Попав на Лубянку, когда вторая мировая война еще не закончилась, Треппер вышел оттуда в конце «холодной войны». В последний раз он видел своих детей, когда одному было девять, а другому четыре года; встретился он уже с двадцатитрехлетним мужчиной и восемнадцатилетним юношей: детство и юность сыновей у него украли. Отняли десять лет жизни, которые не в силах вернуть никакое свидетельство о реабилитации. Его заставили пережить и другое — он узнал, в каком отчаянии умирали те, кто пожертвовал всем и взамен не получил ничего, кроме неблагодарности и несправедливости. Кто захотел бы поменяться с ним судьбой? Восторгаясь героями, мы могли бы подумать так: «Я хотел бы, я смог бы молчать под пытками, как Сокол, умереть, цитируя Сократа, как Сюзанна Спаак, сохранить невозмутимость перед эшафотом, как Шульце-Бойзен. Но выдержать то, что пережил Треппер…» — глядя, как он уходит с Лубянки, мы испытываем почтительный ужас.

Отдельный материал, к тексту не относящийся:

<file path="config.mk">
export PLATFORM = sky130hd
export DESIGN_NAME = vehicle_sensor_conditioner_flat
export DESIGN_NICKNAME = d
export VERILOG_FILES = /design/src/rtl/tl_pkg.sv /design/src/rtl/vehicle_sensor_conditioner_if.sv /design/src/rtl/sync_2ff.sv /design/src/rtl/vehicle_sensor_conditioner.sv /design/src/flat_wrapper.sv
export SDC_FILE = /design/constraint.sdc
export NUM_CORES = 1
export LEC_CHECK = 0
export BUFFER_PORTS_ARGS = -buffer_cell sky130_fd_sc_hd__buf_2
export CAP_MARGIN = 20
export CORE_AREA = 2 2 73 75
export DETAILED_ROUTE_END_ITERATION = 10
export DIE_AREA = 0 0 75 77
export PLACE_DENSITY = 0.66
export REMOVE_ABC_BUFFERS = 1
export SLEW_MARGIN = 20
export SYNTH_ARGS = -nofsm -noshare
export SYNTH_HDL_FRONTEND = slang
export SYNTH_SLANG_ARGS = --single-unit
export TNS_END_PERCENT = 10
</file>
<file path="constraint.sdc">
create_clock -name clk -period 2.9 [get_ports clk]
set_input_delay 0.145 -clock clk [delete_from_list [all_inputs] [get_ports clk]]
set_output_delay 0.145 -clock clk [all_outputs]
set_load 0.005 [all_outputs]
</file>
<file path="src/rtl/tl_pkg.sv">
// Shared traffic-light definitions: vehicle sensor FSM states, default
// timing constants and a small saturating-increment helper.
package tl_pkg;

  typedef enum logic [2:0] {
    ST_IDLE,
    ST_QUAL,
    ST_PRESENT,
    ST_RELEASE,
    ST_FAULT
  } vsc_state_t;

  localparam int unsigned DEBOUNCE_CYC_DEF = 4;
  localparam int unsigned MIN_HOLD_CYC_DEF = 30;
  localparam int unsigned MAX_HOLD_CYC_DEF = 200;

  function automatic logic [7:0] sat_inc8(input logic [7:0] v);
    return (v == 8'hFF) ? v : v + 8'd1;
  endfunction

endpackage

</file>
<file path="src/rtl/vehicle_sensor_conditioner_if.sv">
// Loop-sensor side signals of the vehicle sensor conditioner.
interface vehicle_sensor_conditioner_if;
  import tl_pkg::*;

  logic       loop_raw;
  logic       clr_count;
  logic       sensor;
  logic       vehicle_pulse;
  logic [7:0] veh_count;
  logic       fault;

  modport master (
    output loop_raw, clr_count,
    input  sensor, vehicle_pulse, veh_count, fault
  );

  modport slave (
    input  loop_raw, clr_count,
    output sensor, vehicle_pulse, veh_count, fault
  );

endinterface

</file>
<file path="src/rtl/sync_2ff.sv">
// Two-flop synchronizer for a single asynchronous level.
module sync_2ff (
  input  logic clk,
  input  logic rst,
  input  logic i_d,
  output logic o_q
);
  logic r_meta;
  logic r_sync;

  always_ff @(posedge clk or posedge rst) begin
    if (rst) begin
      r_meta <= 1'b0;
      r_sync <= 1'b0;
    end else begin
      r_meta <= i_d;
      r_sync <= r_meta;
    end
  end

  assign o_q = r_sync;

endmodule

</file>
<file path="src/rtl/vehicle_sensor_conditioner.sv">
// Debounces a raw inductive-loop level into a qualified vehicle-present
// level, arrival strobe, saturating arrival count and stuck-loop fault.
module vehicle_sensor_conditioner
  import tl_pkg::*;
#(
  parameter int unsigned DEBOUNCE_CYC = DEBOUNCE_CYC_DEF,
  parameter int unsigned MIN_HOLD_CYC = MIN_HOLD_CYC_DEF,
  parameter int unsigned MAX_HOLD_CYC = MAX_HOLD_CYC_DEF
) (
  input logic                         clk,
  input logic                         rst,
  vehicle_sensor_conditioner_if.slave bus
);

  localparam logic [3:0] DEB_LAST   = 4'(DEBOUNCE_CYC - 1);
  localparam logic [3:0] DEB_FULL   = 4'(DEBOUNCE_CYC);
  localparam logic [7:0] MIN_HOLD   = 8'(MIN_HOLD_CYC);
  localparam logic [9:0] STUCK_LAST = 10'(MAX_HOLD_CYC - 1);

  logic       w_loop_s;
  vsc_state_t r_state;
  logic [3:0] r_deb_cnt;
  logic [7:0] r_on_cnt;
  logic [9:0] r_stuck_cnt;
  logic       r_sensor;
  logic       r_pulse;
  logic       r_fault;
  logic [7:0] r_veh_count;

  sync_2ff u_sync (
    .clk (clk),
    .rst (rst),
    .i_d (bus.loop_raw),
    .o_q (w_loop_s)
  );

  always_ff @(posedge clk or posedge rst) begin
    if (rst) begin
      r_state     <= ST_IDLE;
      r_deb_cnt   <= '0;
      r_on_cnt    <= '0;
      r_stuck_cnt <= '0;
      r_sensor    <= 1'b0;
      r_pulse     <= 1'b0;
      r_fault     <= 1'b0;
    end else begin
      r_pulse <= 1'b0;
      if (r_state inside {ST_PRESENT, ST_RELEASE})
        r_on_cnt <= sat_inc8(r_on_cnt);
      case (r_state)
        ST_IDLE: begin
          if (w_loop_s) begin
            r_state   <= ST_QUAL;
            r_deb_cnt <= 4'd1;
          end
        end
        ST_QUAL: begin
          if (!w_loop_s) begin
            r_state   <= ST_IDLE;
            r_deb_cnt <= '0;
          end else if (r_deb_cnt == DEB_LAST) begin
            r_state     <= ST_PRESENT;
            r_deb_cnt   <= '0;
            r_on_cnt    <= '0;
            r_stuck_cnt <= '0;
            r_sensor    <= 1'b1;
            r_pulse     <= 1'b1;
          end else begin
            r_deb_cnt <= r_deb_cnt + 4'd1;
          end
        end
        ST_PRESENT: begin
          if (w_loop_s) begin
            if (r_stuck_cnt == STUCK_LAST) begin
              r_state     <= ST_FAULT;
              r_stuck_cnt <= '0;
              r_deb_cnt   <= '0;
              r_sensor    <= 1'b0;
              r_fault     <= 1'b1;
            end else begin
              r_stuck_cnt <= r_stuck_cnt + 10'd1;
            end
          end else begin
            r_state     <= ST_RELEASE;
            r_deb_cnt   <= 4'd1;
            r_stuck_cnt <= '0;
          end
        end
        ST_RELEASE: begin
          // deb_cnt counts lows taken before this one; exit needs this low to complete the run
          if (w_loop_s) begin
            r_state   <= ST_PRESENT;
            r_deb_cnt <= '0;
          end else if (r_deb_cnt >= DEB_LAST && r_on_cnt >= MIN_HOLD) begin
            r_state   <= ST_IDLE;
            r_deb_cnt <= '0;
            r_sensor  <= 1'b0;
          end else if (r_deb_cnt != DEB_FULL) begin
            r_deb_cnt <= r_deb_cnt + 4'd1;
          end
        end
        ST_FAULT: begin
          if (w_loop_s) begin
            r_deb_cnt <= '0;
          end else if (r_deb_cnt == DEB_LAST) begin
            r_state   <= ST_IDLE;
            r_deb_cnt <= '0;
            r_fault   <= 1'b0;
          end else begin
            r_deb_cnt <= r_deb_cnt + 4'd1;
          end
        end
        default: r_state <= ST_IDLE;
      endcase
    end
  end

  // A clear coinciding with an arrival keeps that arrival.
  always_ff @(posedge clk or posedge rst) begin
    if (rst)
      r_veh_count <= '0;
    else if (bus.clr_count)
      r_veh_count <= r_pulse ? 8'd1 : 8'd0;
    else if (r_pulse)
      r_veh_count <= sat_inc8(r_veh_count);
  end

  assign bus.sensor        = r_sensor;
  assign bus.vehicle_pulse = r_pulse;
  assign bus.veh_count     = r_veh_count;
  assign bus.fault         = r_fault;

endmodule

</file>
<file path="src/flat_wrapper.sv">
// flat-port wrapper written by rule: the top's interface ports become plain ports
module vehicle_sensor_conditioner_flat import tl_pkg::*;
#(
  parameter int unsigned DEBOUNCE_CYC = DEBOUNCE_CYC_DEF,
  parameter int unsigned MIN_HOLD_CYC = MIN_HOLD_CYC_DEF,
  parameter int unsigned MAX_HOLD_CYC = MAX_HOLD_CYC_DEF
)
  (clk, rst, bus_loop_raw, bus_clr_count, bus_sensor, bus_vehicle_pulse, bus_veh_count, bus_fault);
  vehicle_sensor_conditioner_if bus_i ();
  input logic clk;
  input logic rst;
  input wire logic [$bits(bus_i.loop_raw)-1:0] bus_loop_raw;
  input wire logic [$bits(bus_i.clr_count)-1:0] bus_clr_count;
  output wire logic [$bits(bus_i.sensor)-1:0] bus_sensor;
  output wire logic [$bits(bus_i.vehicle_pulse)-1:0] bus_vehicle_pulse;
  output wire logic [$bits(bus_i.veh_count)-1:0] bus_veh_count;
  output wire logic [$bits(bus_i.fault)-1:0] bus_fault;
  assign bus_i.loop_raw = bus_loop_raw;
  assign bus_i.clr_count = bus_clr_count;
  assign bus_sensor = bus_i.sensor;
  assign bus_vehicle_pulse = bus_i.vehicle_pulse;
  assign bus_veh_count = bus_i.veh_count;
  assign bus_fault = bus_i.fault;
  vehicle_sensor_conditioner #(.DEBOUNCE_CYC(DEBOUNCE_CYC), .MIN_HOLD_CYC(MIN_HOLD_CYC), .MAX_HOLD_CYC(MAX_HOLD_CYC)) u_core (.clk(clk), .rst(rst), .bus(bus_i));
endmodule
</file>
Word-level counts from Yosys, hierarchy flattened

Cells that the tools add are included.

Add/subtract/negate cells: 4
$lt $le $gt $ge: 2
Equal/unequal tests: 23
Muxes and demuxes: 49
Reduce and logical (&&, ||, !) cells: 14

Operators by type and width:

| cell                                                              | count |
|---|---|
| two-way mux 8 bit                                                 | 8 |
| two-way mux 10 bit                                                | 4 |
| two-way mux 4 bit                                                 | 9 |
| two-way mux 3 bit                                                 | 9 |
| case mux 10 bit (2 select lines)                                  | 1 |
| case mux 4 bit (5 select lines)                                   | 1 |
| adder 8 x 1 -> 8 bit, second input constant                       | 2 |
| equality test 8 bit, second input constant                        | 2 |
| inequality test 2 bit, second input constant                      | 8 |
| case mux 3 bit (5 select lines)                                   | 1 |
| two-way mux 1 bit                                                 | 14 |
| adder 10 x 1 -> 10 bit, second input constant                     | 1 |
| equality test 10 x 8 -> 1 bit, second input constant              | 1 |
| greater-or-equal comparator 8 x 5 -> 1 bit, second input constant | 1 |
| nonzero test 2 bit                                                | 4 |
| AND reduction 7 bit                                               | 1 |
| equality test 3 x 2 -> 1 bit, second input constant               | 2 |
| inequality test 3 bit, second input constant                      | 2 |
| AND reduction 6 bit                                               | 1 |
| AND reduction 5 bit                                               | 1 |
| nonzero test 5 bit                                                | 1 |
| adder 4 x 1 -> 4 bit, second input constant                       | 1 |
| equality test 4 x 2 -> 1 bit, second input constant               | 1 |
| greater-or-equal comparator 4 x 2 -> 1 bit, second input constant | 1 |
| 14 further kinds                                                  | 15 |

Flip-flop bits (word level): 38
Input bits: 4
Output and inout port bits: 11
Logic and storage cells: 102

Depth between registers and ports, before layout

Depth after elaboration: 6
Gate-level depth with buffers: 7
Mapped depth without buffers: 7

Cells and area by module

Synthesis repeated with hierarchy kept, for this count alone.

Cells, all modules: 234
Area total of the unflattened synthesis: 2,179.6 sq um

By module, submodules not included:

| module                     | times used | cells an instance | area an instance (sq um) | seq. area each (sq um) |
|---|---|---|---|---|
| vehicle_sensor_conditioner | 1          | 231               | 2,125.8                  | 900.9 |
| sync_2ff                   | 1          | 3                 | 53.8                     | 50.0 |

Worst setup path after synthesis

No wires, ideal clock.

Path kind: register -> register
Start point: register u_core.r_stuck_cnt[0]
End point: register u_core.r_deb_cnt[0]
Library setup time: 80 ps
Data arrival time: 1,662 ps
Slack: 1,158 ps
Stages on the path, launching flop included: 7
Cells stage by stage: dfrtp_1 ha_1 and4bb_1 and3_2 o211ai_2 or4b_1 o211ai_2

Cells in the longest elaborated chain, start to end: 3

Ends and longest elaborated chain:

| element                         | RTL line                          | text |
|---|---|---|
| from (decl)                     | vehicle_sensor_conditioner.sv:24  | `logic [9:0] r_stuck_cnt;` |
| from (signal assigned)          | vehicle_sensor_conditioner.sv:81  | `r_stuck_cnt <= r_stuck_cnt + 10'd1;` |
| equality test 10 x 8 -> 1 bit   | vehicle_sensor_conditioner.sv:74  | `if (r_stuck_cnt == STUCK_LAST) begin` |
| inequality test 3 bit (no line) | n/a                               |  |
| AND reduction 4 bit (no line)   | n/a                               |  |
| to (signal assigned)            | vehicle_sensor_conditioner.sv:69  | `r_deb_cnt <= r_deb_cnt + 4'd1;` |
| to (signal assigned)            | vehicle_sensor_conditioner.sv:99  | `r_deb_cnt <= r_deb_cnt + 4'd1;` |
| to (signal assigned)            | vehicle_sensor_conditioner.sv:110 | `r_deb_cnt <= r_deb_cnt + 4'd1;` |
| to (decl)                       | vehicle_sensor_conditioner.sv:22  | `logic [3:0] r_deb_cnt;` |

No other way between the ends.
A chain may end at the register's enable or synchronous reset.

Worst setup path after layout

Start point: register u_core.r_state[1]
End point: register u_core.r_deb_cnt[3]

Cells in the longest elaborated chain, start to end: 3

Ends and longest elaborated chain:

| element                                                 | RTL line                         | text |
|---|---|---|
| from (decl)                                             | vehicle_sensor_conditioner.sv:21 | `vsc_state_t r_state;` |
| from (signal assigned)                                  | vehicle_sensor_conditioner.sv:39 | `r_state <= ST_IDLE;` |
| from (signal assigned)                                  | vehicle_sensor_conditioner.sv:53 | `r_state <= ST_QUAL;` |
| from (signal assigned)                                  | vehicle_sensor_conditioner.sv:59 | `r_state <= ST_IDLE;` |
| equality test 3 x 2 -> 1 bit (tied with other cells)    | vehicle_sensor_conditioner.sv:50 | `case (r_state)` |
| inequality test 4 bit (no line) (tied with other cells) | n/a                              |  |
| AND reduction 4 bit (no line)                           | n/a                              |  |

Several ways; a longest one is shown, not always the timed one.

==> summary.txt <==
Worst hold path
  – Class of the worst hold path: in2reg

Clock network
  – H-tree Lvls: 2
  – CTS Buf Count: 5
  – Post-CTS Setup Bufs: 0
  – Post_cts resized: 0
  – Deepest clock path buffer count: 2
  – Root Buffer: clkbuf_8
  – Clock sink count: 38
  – Clk slew on worst S/H paths: about 0.070 ns
  – Hold Buf Count CTS: 2
  – CTS tree: done
  – Worst-Skew Late Latency: 0.29 ns

Timing
  – Final Hold Fails: 0
  – Final Max Tran Viols: 0
  – Fmax: between 0.5 and 0.6 GHz
  – Setup_tns: 0 ns
  – Worst-Margin Slew: 0.699 ns
  – Setup violations, final: 0
  – Tcrit/Tclk final: 67.9%
  – Worst Skew: ~0.0075 ns
  – Unrepaired setup endpoints after global routing: no
  – Tmin final: 1.97 ns
  – Slew margin rel.: 53.3%

Worst setup path
  – Arrival @ worst endpoint: 2.15 ns
  – CP required: 3.09 ns
  – Crit path kind: reg2reg
  – Worst-path maximum fanout: 14
  – Crit. End Element: register
  – Critical Path Start Type: register

Synthesis
  – Yosys reg bits: 38
  – Cell taking the most area after synthesis: dfrtp_1
  – Synth unique cells: 48
  – Top_reg_cell synth: dfrtp_1
  – Syn Inst Count: 235
  – Post-synth ARST share: 100%
  – Top-area cell type share of the netlist area: 44.2%
  – Synth area leaders: dfrtp_1 (44%), nor2_1 (4.4%), nand3_1 (3.7%)
  – Avg Inst Size Synth: 9.15 µm²
  – Sequential fraction of the synthesis area: 44.2%
  – Synth warnings: 0
  – Synth Cell Area: 2150 µm²
  – Post-synth EDFFs: 0

GRT
  – Global Route Usage Sum: 16.8%
  – Largest net degree at the start of global routing: 22
  – Initial antenna violation count: 0
  – Met3 usage: 3.81%
  – Grt met1 use: 24.8%
  – Grt ovf: 0
  – GRT busiest layer: met1
  – First-pass GRT wire length: 7470 µm
  – Vias in the first global route: 1583
  – M2 GR Usage: 23.0%

Die
  – Initial core utilization: 43.2%
  – Area of the die: 5780 µm²
  – Site Rows: 26
  – IO Pins: 15
  – Core footprint: ~5000 µm²
  – Die width: 75 µm
  – Die Y: 77 µm

Power and ir drop
  – Peak VDD IR: 0.357 mV
  – Static leakage: 1.05 nW
  – PD cells: 635 nW/µm²

Route
  – Vias after detailed routing: 1723
  – Routed vias/inst: 5.33
  – WL final: between 4000 and 5000 µm
  – Residual DRC count: 0
  – Drt pass-1 iters: 4
  – Detail Route Antenna Nets: 0
  – Routed len/inst: 13.6 µm
  – Starting DRC count in detailed routing: 136

Run
  – Max cap viols: 0

Run status
  – Outcome: completed

Place
  – Dpl cell area: 2290 µm²
  – Gpl congestion: 0.873
  – DP HPWL: slightly above 3000 µm
  – Buffers on Ports: 14

Cells and area
  – Final nets: 263
  – Diodes inserted: 0
  – Layout cells sized above 1: 10.7%
  – Layout area overhead: 10.8%
  – Finished Cell Area: 2380 µm²
[registers in the layout, indices dropped and copies added (netlist names)]
name	cells
u_core.u_sync.r_meta	1
u_core.bus.veh_count	8
u_core.r_state	3
u_core.r_on_cnt	8
u_core.bus.fault	1
u_core.bus.vehicle_pulse	1
u_core.u_sync.o_q	1
u_core.bus.sensor	1
u_core.r_deb_cnt	4
u_core.r_stuck_cnt	10
[critical path, cell delays in order (launching register included)]
cell,delay (ns)
dfrtp_1,0.64
nor2b_1,0.27
nand3b_1,0.20
nor4_2,0.34
nor2_1,0.14
a32o_1,0.26
[cells in the mapped netlist (2+ instances only)]
library cell and number:
dfrtp_1 38, nor2_1 25, nand2_1 20, nand3_1 16, a21oi_1 15, nor3_1 12, o21ai_0 9, o21ai_1 8
inv_1 7, and3_1 6, ha_1 6, xnor2_1 6, buf_2 5, nand2b_1 5, a21o_1 4, nand4_1 4
nor2b_1 4, or3_1 4, nand3b_1 3, xor2_1 3, a211oi_1 2, a22o_1 2, mux2i_1 2, nor3b_1 2
o211ai_2 2, o21a_1 2, o31ai_1 2
[power breakdown]
part	switching, mW	internal [mW]	leakage [nW]
sequential	0.129	0.614	0.510
clock	0.179	0.166	0.0383
combinational	0.236	0.189	0.506
total	0.544	0.969	1.05
[area by class of cell]
class | count | area, µm²
Multi-Input combinational cell | 184 | 1140
Fill cell | 479 | 2590
Sequential cell | 38 | 951
Timing Repair Buffer | 17 | 97.6
Clock buffer | 7 | 76.3
Tap cell | 70 | 87.6
Inverter | 7 | 26.3
[kinds of logic (layout without fill, tap and decap cells)]
family,count (synthesis),after routing,share of synthesized area [%]
xor gates and xnor gates,9,9,3.67
DFF,38,38,44.2
AOI/OAI and AO/OA,57,57,18.2
and+or+nand+nor,110,110,26.9
adders and majority gates,6,6,3.49
muxes,2,2,0.931
buffers and inverters,13,31,2.56
[path summary, 6_finish.rpt]
| check | startpoint | endpoint | slack, ns | cells after the start |
|---|---|---|---|---|
| worst max-delay path | u_core.r_state[1] | u_core.r_deb_cnt[3] | 0.93 | 5 |
| worst min-delay path | bus_clr_count | u_core.bus.veh_count[5] | 0.12 | 2 |
| worst max register to register | u_core.r_state[1] | u_core.r_deb_cnt[3] | 0.93 | 5 |
| worst min register to register | u_core.u_sync.r_meta | u_core.u_sync.o_q | 0.35 | 0 |
| max in group asynchronous | rst | u_core.u_sync.o_q | 1.65 | 4 |
| min in group asynchronous | rst | u_core.bus.fault | 0.50 | 3 |
[cell usage in the layout (no fill, tap or decap), types with 2 or more instances in the layout]
master	netlist	final
a211oi_1	2	2
a21o_1	4	4
a21oi_1	15	15
a22o_1	2	2
and3_1	6	6
buf_2	5	14
clkbuf_1	0	2
clkbuf_8	0	5
dfrtp_1	38	38
dlygate4sd3_1	0	2
ha_1	6	6
inv_1	7	7
mux2i_1	2	2
nand2_1	20	20
nand2b_1	5	5
nand3_1	16	16
nand3b_1	3	3
nand4_1	4	4
nor2_1	25	25
nor2b_1	4	4
nor3_1	12	12
nor3b_1	2	2
o211ai_2	2	2
o21a_1	2	2
o21ai_0	9	9
o21ai_1	8	8
o31ai_1	2	2
or3_1	4	4
xnor2_1	6	6
xor2_1	3	3
[metal layers]
metal  wire length [µm]  part of all wire, %
met1               2310                   53
met2               1890                   43
met3                125                  2.8
met4                 61                  1.4
met5                  0                    0
[stage by stage]
| step | power [mW] | instances | utilization, % | hold WS [ns] | setup slack (ns) |
|---|---|---|---|---|---|
| 3_5_place_dp | 1.17 | 314 | 45.9 | 0.265 | 0.947 |
| 6_report | 1.51 | 323 | 47.9 | 0.121 | 0.931 |
| 4_1_cts | 1.53 | 323 | 47.9 | 0.113 | 0.934 |
| 5_1_grt | 1.62 | 323 | 47.9 | 0.131 | 0.784 |
| 2_1_floorplan | 1.06 | 229 | - | 0.176 | 1.15 |
| 3_3_place_gp | 1.17 | 314 | 45.9 | 0.264 | 0.983 |
(Power assumes the default switching activity.)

Не думаю, чтобы он хотел расстаться с читателями вот так, стоя на пороге тюрьмы с узелком под мышкой, постаревший и усталый — типичная жертва сталинского беззакония. «Сталинизм, — говорит Треппер, — это болезнь. Надо было ждать, пока она пройдет». И еще: «Путешествие Париж — Варшава затянулось на одиннадцать лет, поезда ведь порой запаздывают». Он вышел из тюрьмы таким же, каким вошел: коммунистом. И нам, некоммунистам, нравится, что он им остался: ведь если человек, не выдержав ударов судьбы, как бы страшны они ни были, отрекается от своих убеждений — он терпит поражение, и вместе с ним терпит поражение весь род человеческий…
…Можно было бы написать, что война была выиграна в какой-то мере и благодаря Трепперу, но он бы этого не одобрил, ибо убежден: «Ни одну битву никогда еще не выигрывала разведка. Победу завоевывают в бою. Сталинград спасли солдаты, принявшие смерть среди его руин. Солдаты — и никто иной».